The heart of the project is the antineutrino, a particle that can travel nearly unhindered through the earth. When operated, nuclear reactors produce huge numbers of antineutrinos. But because antineutrinos pass so easily through most matter, a large detector is needed to observe their occasional interactions.
“One of the key components of the testbed, the WATCHMAN antineutrino detector, will perform a demonstration of reactor monitoring from a distance of about 25 kilometers. This demonstration will lay the groundwork for larger detectors that would be required to monitor or discover small reactors at distances of up to several hundred kilometers,” said Adam Bernstein, LLNL physicist and AIT principal investigator.
The WATCHMAN detector will be built in an excavated cavern in the Boulby Underground Scientific Laboratory, located at the Cleveland Potash mine in Boulby, England, along the North Sea (subject to final approval by mine authorities). The detector will attempt to monitor the on/off cycles of a pair of nuclear reactors down the coast in Hartlepool, England. This will lay the groundwork for larger detectors that could monitor or discover reactors from hundreds of miles away.
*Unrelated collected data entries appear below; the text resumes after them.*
**src/rtl/rs2d_pkg.sv**
```systemverilog
// Shared types and constants for the 2D range-sum segment tree.
`default_nettype none
package rs2d_pkg;
  localparam int unsigned ROWS_DEF = 64;
  localparam int unsigned COLS_DEF = 64;
  localparam int unsigned SUM_W = 48;
  localparam int unsigned VAL_W = 32;
  localparam int unsigned FLD_W = 6;

  localparam logic CMD_SET   = 1'b0;
  localparam logic CMD_QUERY = 1'b1;

  // Classified word passed from front to back.
  typedef struct packed {
    logic             is_query;
    logic             skip;     // set outside grid, or empty query
    logic [FLD_W-1:0] r0;       // set: row; query: first row
    logic [FLD_W-1:0] r1;       // query: last row (clamped)
    logic [FLD_W-1:0] c0;
    logic [FLD_W-1:0] c1;
    logic [VAL_W-1:0] value;
  } op_t;
endpackage
`default_nettype wire

```
**src/rtl/rs2d_front.sv**
```systemverilog
// Front end: accepts input words, clamps ranges, flags no-op items.
`default_nettype none
module rs2d_front #(
  parameter int unsigned ROWS = rs2d_pkg::ROWS_DEF,
  parameter int unsigned COLS = rs2d_pkg::COLS_DEF
) (
  input  wire logic                       clk,
  input  wire logic                       rst,
  input  wire logic                       push,
  output logic                            full,
  input  wire logic                       cmd,
  input  wire logic [rs2d_pkg::FLD_W-1:0] point_row,
  input  wire logic [rs2d_pkg::FLD_W-1:0] point_col,
  input  wire logic signed [rs2d_pkg::VAL_W-1:0] value,
  input  wire logic [rs2d_pkg::FLD_W-1:0] row_lo,
  input  wire logic [rs2d_pkg::FLD_W-1:0] row_hi,
  input  wire logic [rs2d_pkg::FLD_W-1:0] col_lo,
  input  wire logic [rs2d_pkg::FLD_W-1:0] col_hi,
  output rs2d_pkg::op_t                   op,
  output logic                            op_valid,
  input  wire logic                       op_take
);
  localparam int unsigned DEPTH = 2;
  localparam int unsigned FW = rs2d_pkg::FLD_W;
  localparam logic [10:0] RMAX = 11'(ROWS - 1);
  localparam logic [10:0] CMAX = 11'(COLS - 1);

  rs2d_pkg::op_t q [DEPTH];
  logic          wp, rp;
  logic [1:0]    cnt;
  rs2d_pkg::op_t cls;
  logic [10:0]   r1c, c1c;

  always_comb begin
    r1c = ({5'd0, row_hi} > RMAX) ? RMAX : {5'd0, row_hi};
    c1c = ({5'd0, col_hi} > CMAX) ? CMAX : {5'd0, col_hi};
    cls.is_query = (cmd == rs2d_pkg::CMD_QUERY);
    cls.value    = value;
    if (cls.is_query) begin
      cls.r0   = row_lo;
      cls.r1   = r1c[FW-1:0];
      cls.c0   = col_lo;
      cls.c1   = c1c[FW-1:0];
      cls.skip = ({5'd0, row_lo} > r1c) || ({5'd0, col_lo} > c1c);
    end else begin
      cls.r0   = point_row;
      cls.r1   = '0;
      cls.c0   = point_col;
      cls.c1   = '0;
      cls.skip = ({5'd0, point_row} > RMAX) || ({5'd0, point_col} > CMAX);
    end
  end

  assign full     = (cnt == 2'(DEPTH));
  assign op_valid = (cnt != 2'd0);
  assign op       = q[rp];

  always_ff @(posedge clk) begin
    if (push && !full) q[wp] <= cls;
    if (rst) begin
      wp <= 1'b0; rp <= 1'b0; cnt <= 2'd0;
    end else begin
      if (push && !full) wp <= ~wp;
      if (op_take && op_valid) rp <= ~rp;
      cnt <= cnt + 2'(push && !full) - 2'(op_take && op_valid);
    end
  end
endmodule
`default_nettype wire

```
In order for the design to easily scale up, the medium that interacts with the neutrinos will be water. The detector itself will be a cylinder containing 3,500 tons of water, 16 meters tall and 16 meters in diameter, with sensitive light detectors covering the inside of the vessel. The water will be spiked with gadolinium, a metal also known for improving MRI image resolution when delivered intravenously.
When the antineutrinos enter the cylinder, some of them will interact with the protons of the hydrogen atoms in the water. This interaction sends a neutron and a positron, the antiparticle of the electron, into the water. The positron travels through the water faster than light can, producing a sort of optical “sonic boom.” This light is known as Cherenkov light, which is detected by the very sensitive light detectors. Neutrons are captured by the gadolinium, releasing a second flash of Cherenkov light. WATCHMAN stands for for the WATer CHerenkov Monitor of ANtineutrinos.
University of Michigan researchers played an important role in a background measurement campaign that helped establish the feasibility of the WATCHMAN concept. Now, they will contribute to developing, deploying and maintaining various calibration systems for the large detector.
The remote monitoring pioneered by the WATCHMAN detector may be used in current and future monitoring agreements to track and restrict the production of materials that can be used for nuclear weapons.
In addition to monitoring reactors, WATCHMAN will be one of a few large antineutrino detectors worldwide that can detect antineutrino bursts from supernovae. This capability may provide new insights into the mysterious properties of neutrinos, and even help resolve the long-standing mystery why the universe contains so little antimatter.
The AIT consortium consists of Lawrence Livermore, Lawrence Berkeley and Brookhaven National Laboratories, the United Kingdom’s Atomic Weapons Establishment, eight U.S. universities (University of Michigan, Iowa State University, Pennsylvania State University, University of California-Berkeley, UC-Davis, UC-Irvine, University of Pennsylvania and University of Hawaii) and one British university, the University of Sheffield.